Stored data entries

- Opening Delimiter -

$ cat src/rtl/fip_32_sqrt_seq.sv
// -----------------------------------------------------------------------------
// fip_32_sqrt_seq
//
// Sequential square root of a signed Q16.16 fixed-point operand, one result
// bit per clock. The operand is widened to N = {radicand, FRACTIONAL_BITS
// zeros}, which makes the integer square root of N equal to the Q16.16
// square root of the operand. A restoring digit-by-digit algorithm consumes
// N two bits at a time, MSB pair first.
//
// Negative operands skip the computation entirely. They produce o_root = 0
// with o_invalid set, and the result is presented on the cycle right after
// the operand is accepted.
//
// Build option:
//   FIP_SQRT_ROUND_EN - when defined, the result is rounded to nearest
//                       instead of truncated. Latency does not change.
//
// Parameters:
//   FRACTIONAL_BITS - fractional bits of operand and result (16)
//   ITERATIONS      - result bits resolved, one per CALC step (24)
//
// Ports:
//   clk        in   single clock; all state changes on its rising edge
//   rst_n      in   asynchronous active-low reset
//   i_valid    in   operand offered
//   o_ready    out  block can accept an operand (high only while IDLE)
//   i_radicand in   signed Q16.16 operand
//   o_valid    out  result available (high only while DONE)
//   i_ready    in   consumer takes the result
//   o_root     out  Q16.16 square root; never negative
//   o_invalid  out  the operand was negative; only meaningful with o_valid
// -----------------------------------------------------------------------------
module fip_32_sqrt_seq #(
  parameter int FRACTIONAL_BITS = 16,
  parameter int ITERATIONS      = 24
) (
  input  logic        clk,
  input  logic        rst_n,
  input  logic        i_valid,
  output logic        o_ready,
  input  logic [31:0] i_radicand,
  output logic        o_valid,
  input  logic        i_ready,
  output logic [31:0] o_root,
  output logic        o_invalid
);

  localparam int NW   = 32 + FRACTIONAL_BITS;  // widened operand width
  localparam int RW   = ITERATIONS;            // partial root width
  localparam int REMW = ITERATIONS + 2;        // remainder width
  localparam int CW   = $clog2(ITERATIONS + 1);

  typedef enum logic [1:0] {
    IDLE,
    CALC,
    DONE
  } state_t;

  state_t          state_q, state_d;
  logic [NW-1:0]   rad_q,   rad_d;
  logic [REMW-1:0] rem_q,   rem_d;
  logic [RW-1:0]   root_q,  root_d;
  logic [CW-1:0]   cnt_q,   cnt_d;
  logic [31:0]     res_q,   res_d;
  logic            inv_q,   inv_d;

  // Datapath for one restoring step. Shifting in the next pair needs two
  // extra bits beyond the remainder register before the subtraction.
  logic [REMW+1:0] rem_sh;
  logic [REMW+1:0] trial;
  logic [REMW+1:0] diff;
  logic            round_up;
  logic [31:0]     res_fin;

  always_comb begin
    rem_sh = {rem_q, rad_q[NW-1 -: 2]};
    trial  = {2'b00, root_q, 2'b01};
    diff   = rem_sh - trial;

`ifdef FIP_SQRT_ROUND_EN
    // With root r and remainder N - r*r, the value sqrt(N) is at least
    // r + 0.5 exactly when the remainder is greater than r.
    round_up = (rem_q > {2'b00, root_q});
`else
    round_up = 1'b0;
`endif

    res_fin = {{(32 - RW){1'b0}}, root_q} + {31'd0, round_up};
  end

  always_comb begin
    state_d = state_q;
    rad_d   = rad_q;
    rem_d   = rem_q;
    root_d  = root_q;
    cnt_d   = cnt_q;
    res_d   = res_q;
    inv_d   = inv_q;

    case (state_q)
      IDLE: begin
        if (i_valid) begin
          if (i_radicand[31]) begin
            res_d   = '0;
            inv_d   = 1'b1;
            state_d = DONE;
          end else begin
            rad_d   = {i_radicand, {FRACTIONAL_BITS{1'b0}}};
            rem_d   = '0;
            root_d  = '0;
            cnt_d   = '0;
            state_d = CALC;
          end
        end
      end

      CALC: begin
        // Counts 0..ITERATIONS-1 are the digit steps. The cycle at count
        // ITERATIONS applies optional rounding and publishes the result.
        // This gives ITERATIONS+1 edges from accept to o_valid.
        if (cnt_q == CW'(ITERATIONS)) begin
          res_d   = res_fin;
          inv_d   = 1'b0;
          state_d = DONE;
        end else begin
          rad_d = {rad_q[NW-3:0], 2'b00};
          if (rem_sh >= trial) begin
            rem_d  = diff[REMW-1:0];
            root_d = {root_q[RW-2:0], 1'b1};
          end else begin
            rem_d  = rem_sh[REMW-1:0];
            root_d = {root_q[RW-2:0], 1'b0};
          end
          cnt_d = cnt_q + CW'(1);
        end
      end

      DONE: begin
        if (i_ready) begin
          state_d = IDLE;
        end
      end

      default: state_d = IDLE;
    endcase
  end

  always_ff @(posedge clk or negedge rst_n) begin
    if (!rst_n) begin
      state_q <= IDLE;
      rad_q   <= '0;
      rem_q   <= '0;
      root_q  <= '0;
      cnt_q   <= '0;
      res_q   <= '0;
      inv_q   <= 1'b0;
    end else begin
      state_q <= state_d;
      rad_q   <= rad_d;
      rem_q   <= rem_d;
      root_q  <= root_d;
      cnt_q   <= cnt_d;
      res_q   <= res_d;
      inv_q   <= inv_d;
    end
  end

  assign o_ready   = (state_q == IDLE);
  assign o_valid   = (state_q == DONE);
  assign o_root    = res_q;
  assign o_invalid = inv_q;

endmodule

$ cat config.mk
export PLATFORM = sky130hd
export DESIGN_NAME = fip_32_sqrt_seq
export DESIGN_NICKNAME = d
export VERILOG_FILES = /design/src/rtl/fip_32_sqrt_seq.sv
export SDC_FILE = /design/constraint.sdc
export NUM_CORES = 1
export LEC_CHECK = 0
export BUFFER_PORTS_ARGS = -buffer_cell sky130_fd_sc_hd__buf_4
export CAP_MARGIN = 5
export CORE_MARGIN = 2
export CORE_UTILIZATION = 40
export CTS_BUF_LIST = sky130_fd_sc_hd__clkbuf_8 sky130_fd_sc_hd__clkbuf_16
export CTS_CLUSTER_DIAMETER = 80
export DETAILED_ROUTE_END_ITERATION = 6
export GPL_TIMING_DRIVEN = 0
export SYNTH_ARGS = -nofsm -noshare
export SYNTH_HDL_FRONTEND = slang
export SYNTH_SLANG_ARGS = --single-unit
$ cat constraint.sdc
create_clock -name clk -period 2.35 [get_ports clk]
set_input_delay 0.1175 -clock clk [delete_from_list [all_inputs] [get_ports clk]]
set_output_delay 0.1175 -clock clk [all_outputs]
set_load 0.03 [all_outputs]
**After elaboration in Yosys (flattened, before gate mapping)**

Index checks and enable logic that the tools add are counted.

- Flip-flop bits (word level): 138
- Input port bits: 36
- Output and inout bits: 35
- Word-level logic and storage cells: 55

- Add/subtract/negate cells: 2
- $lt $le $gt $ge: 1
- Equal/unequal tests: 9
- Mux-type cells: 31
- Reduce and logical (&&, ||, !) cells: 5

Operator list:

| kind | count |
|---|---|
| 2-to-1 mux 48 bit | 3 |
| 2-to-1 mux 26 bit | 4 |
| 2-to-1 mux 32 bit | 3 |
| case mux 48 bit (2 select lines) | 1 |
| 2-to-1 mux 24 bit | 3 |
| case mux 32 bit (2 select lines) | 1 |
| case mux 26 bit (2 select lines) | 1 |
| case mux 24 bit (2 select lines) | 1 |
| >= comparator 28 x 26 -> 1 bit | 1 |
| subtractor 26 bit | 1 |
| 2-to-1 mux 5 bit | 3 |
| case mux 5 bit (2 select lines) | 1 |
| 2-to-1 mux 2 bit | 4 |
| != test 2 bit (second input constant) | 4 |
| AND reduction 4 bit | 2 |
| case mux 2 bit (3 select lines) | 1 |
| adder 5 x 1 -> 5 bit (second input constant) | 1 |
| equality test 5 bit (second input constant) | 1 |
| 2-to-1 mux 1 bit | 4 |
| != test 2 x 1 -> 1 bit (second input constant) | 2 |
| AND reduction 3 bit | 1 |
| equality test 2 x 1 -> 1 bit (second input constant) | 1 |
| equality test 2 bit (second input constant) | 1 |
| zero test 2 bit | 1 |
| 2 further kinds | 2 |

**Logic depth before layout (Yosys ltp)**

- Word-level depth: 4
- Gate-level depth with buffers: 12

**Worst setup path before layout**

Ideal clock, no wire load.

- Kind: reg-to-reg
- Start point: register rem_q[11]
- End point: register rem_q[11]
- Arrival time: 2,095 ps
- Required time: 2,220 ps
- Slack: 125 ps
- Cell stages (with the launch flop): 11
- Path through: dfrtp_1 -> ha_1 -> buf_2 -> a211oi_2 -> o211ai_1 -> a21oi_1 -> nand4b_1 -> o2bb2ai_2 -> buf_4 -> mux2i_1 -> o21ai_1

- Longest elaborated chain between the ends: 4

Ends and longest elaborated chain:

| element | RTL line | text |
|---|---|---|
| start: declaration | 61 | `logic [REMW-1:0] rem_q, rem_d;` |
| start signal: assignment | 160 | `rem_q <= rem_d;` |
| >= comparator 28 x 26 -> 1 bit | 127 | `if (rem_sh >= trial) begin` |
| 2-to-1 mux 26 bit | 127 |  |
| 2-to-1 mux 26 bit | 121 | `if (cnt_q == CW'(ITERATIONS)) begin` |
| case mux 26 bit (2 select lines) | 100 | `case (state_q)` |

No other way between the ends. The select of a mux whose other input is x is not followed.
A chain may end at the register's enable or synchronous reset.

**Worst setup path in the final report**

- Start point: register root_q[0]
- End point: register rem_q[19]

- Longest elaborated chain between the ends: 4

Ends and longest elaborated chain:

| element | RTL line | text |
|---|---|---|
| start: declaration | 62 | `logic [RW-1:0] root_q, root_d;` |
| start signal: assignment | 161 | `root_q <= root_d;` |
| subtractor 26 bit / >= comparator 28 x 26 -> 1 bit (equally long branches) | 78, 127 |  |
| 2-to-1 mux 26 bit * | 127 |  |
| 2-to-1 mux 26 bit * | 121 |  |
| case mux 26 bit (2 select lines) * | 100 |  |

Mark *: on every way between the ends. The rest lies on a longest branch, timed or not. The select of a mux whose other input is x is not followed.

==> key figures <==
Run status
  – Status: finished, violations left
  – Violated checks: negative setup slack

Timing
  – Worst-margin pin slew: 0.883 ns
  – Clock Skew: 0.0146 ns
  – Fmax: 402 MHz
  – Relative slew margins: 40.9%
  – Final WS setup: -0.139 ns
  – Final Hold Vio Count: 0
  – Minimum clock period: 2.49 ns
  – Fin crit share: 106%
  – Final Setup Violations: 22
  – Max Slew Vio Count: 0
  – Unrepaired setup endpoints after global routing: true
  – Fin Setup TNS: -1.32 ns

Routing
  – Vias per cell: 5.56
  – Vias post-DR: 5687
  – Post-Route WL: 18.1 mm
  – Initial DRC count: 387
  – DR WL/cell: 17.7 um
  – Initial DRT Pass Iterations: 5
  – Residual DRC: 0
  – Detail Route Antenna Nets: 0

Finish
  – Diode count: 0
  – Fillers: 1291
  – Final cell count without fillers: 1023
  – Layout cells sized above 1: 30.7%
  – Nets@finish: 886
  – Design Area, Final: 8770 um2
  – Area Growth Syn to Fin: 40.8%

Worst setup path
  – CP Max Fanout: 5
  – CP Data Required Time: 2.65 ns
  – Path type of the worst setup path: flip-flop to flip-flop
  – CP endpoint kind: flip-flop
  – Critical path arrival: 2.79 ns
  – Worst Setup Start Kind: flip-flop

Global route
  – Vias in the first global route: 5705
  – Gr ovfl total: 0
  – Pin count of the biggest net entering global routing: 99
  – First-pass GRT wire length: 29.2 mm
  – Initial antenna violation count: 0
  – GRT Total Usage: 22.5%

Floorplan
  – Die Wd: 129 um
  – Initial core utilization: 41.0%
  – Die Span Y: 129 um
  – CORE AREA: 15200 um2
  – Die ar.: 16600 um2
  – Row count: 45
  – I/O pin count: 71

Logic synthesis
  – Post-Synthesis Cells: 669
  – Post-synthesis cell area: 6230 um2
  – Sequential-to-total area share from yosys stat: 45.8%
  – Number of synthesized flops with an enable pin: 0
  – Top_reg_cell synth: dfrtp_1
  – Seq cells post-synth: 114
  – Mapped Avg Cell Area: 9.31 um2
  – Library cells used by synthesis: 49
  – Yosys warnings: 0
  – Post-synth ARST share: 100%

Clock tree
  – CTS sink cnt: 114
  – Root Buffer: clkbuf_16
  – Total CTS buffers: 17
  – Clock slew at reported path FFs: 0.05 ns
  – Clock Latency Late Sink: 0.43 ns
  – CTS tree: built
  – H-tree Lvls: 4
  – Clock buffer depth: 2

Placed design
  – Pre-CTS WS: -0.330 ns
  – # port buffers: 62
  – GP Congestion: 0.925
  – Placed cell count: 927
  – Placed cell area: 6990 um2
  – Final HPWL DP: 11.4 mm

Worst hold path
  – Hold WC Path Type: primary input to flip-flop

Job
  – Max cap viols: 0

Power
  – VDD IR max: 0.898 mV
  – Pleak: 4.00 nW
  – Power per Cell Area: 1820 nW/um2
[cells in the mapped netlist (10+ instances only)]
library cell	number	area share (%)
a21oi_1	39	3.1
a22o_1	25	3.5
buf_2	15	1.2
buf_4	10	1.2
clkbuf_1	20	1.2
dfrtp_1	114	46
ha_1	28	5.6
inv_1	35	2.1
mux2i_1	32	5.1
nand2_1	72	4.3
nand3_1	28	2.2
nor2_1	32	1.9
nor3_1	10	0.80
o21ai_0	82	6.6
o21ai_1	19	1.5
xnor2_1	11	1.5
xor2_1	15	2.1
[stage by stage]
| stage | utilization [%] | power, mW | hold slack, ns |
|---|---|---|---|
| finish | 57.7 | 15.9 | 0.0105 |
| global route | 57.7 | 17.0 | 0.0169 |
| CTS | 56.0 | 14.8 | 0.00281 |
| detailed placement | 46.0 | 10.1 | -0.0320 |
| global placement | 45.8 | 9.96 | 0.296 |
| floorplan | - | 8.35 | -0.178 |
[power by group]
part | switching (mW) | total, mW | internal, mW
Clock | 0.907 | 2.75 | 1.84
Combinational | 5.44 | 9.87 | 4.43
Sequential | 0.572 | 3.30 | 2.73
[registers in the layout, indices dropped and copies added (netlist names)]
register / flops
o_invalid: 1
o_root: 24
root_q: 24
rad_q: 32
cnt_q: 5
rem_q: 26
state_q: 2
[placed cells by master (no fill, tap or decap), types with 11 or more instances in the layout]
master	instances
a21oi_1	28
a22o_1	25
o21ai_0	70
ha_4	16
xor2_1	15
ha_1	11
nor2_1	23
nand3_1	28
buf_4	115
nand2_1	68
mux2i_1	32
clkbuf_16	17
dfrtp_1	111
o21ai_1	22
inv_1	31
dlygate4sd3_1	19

- Closing Delimiter -

EXERCISE BRIEF:
Look above for the line holding "always_ff @(posedge clk". Print it and every line after it, exactly, through the line holding "1 bit | 1 |".

ANSWER TO THIS TASK:
  always_ff @(posedge clk or negedge rst_n) begin
    if (!rst_n) begin
      state_q <= IDLE;
      rad_q   <= '0;
      rem_q   <= '0;
      root_q  <= '0;
      cnt_q   <= '0;
      res_q   <= '0;
      inv_q   <= 1'b0;
    end else begin
      state_q <= state_d;
      rad_q   <= rad_d;
      rem_q   <= rem_d;
      root_q  <= root_d;
      cnt_q   <= cnt_d;
      res_q   <= res_d;
      inv_q   <= inv_d;
    end
  end

  assign o_ready   = (state_q == IDLE);
  assign o_valid   = (state_q == DONE);
  assign o_root    = res_q;
  assign o_invalid = inv_q;

endmodule

$ cat config.mk
export PLATFORM = sky130hd
export DESIGN_NAME = fip_32_sqrt_seq
export DESIGN_NICKNAME = d
export VERILOG_FILES = /design/src/rtl/fip_32_sqrt_seq.sv
export SDC_FILE = /design/constraint.sdc
export NUM_CORES = 1
export LEC_CHECK = 0
export BUFFER_PORTS_ARGS = -buffer_cell sky130_fd_sc_hd__buf_4
export CAP_MARGIN = 5
export CORE_MARGIN = 2
export CORE_UTILIZATION = 40
export CTS_BUF_LIST = sky130_fd_sc_hd__clkbuf_8 sky130_fd_sc_hd__clkbuf_16
export CTS_CLUSTER_DIAMETER = 80
export DETAILED_ROUTE_END_ITERATION = 6
export GPL_TIMING_DRIVEN = 0
export SYNTH_ARGS = -nofsm -noshare
export SYNTH_HDL_FRONTEND = slang
export SYNTH_SLANG_ARGS = --single-unit
$ cat constraint.sdc
create_clock -name clk -period 2.35 [get_ports clk]
set_input_delay 0.1175 -clock clk [delete_from_list [all_inputs] [get_ports clk]]
set_output_delay 0.1175 -clock clk [all_outputs]
set_load 0.03 [all_outputs]
**After elaboration in Yosys (flattened, before gate mapping)**

Index checks and enable logic that the tools add are counted.

- Flip-flop bits (word level): 138
- Input port bits: 36
- Output and inout bits: 35
- Word-level logic and storage cells: 55

- Add/subtract/negate cells: 2
- $lt $le $gt $ge: 1
- Equal/unequal tests: 9
- Mux-type cells: 31
- Reduce and logical (&&, ||, !) cells: 5

Operator list:

| kind | count |
|---|---|
| 2-to-1 mux 48 bit | 3 |
| 2-to-1 mux 26 bit | 4 |
| 2-to-1 mux 32 bit | 3 |
| case mux 48 bit (2 select lines) | 1 |
| 2-to-1 mux 24 bit | 3 |
| case mux 32 bit (2 select lines) | 1 |
| case mux 26 bit (2 select lines) | 1 |
| case mux 24 bit (2 select lines) | 1 |
| >= comparator 28 x 26 -> 1 bit | 1 |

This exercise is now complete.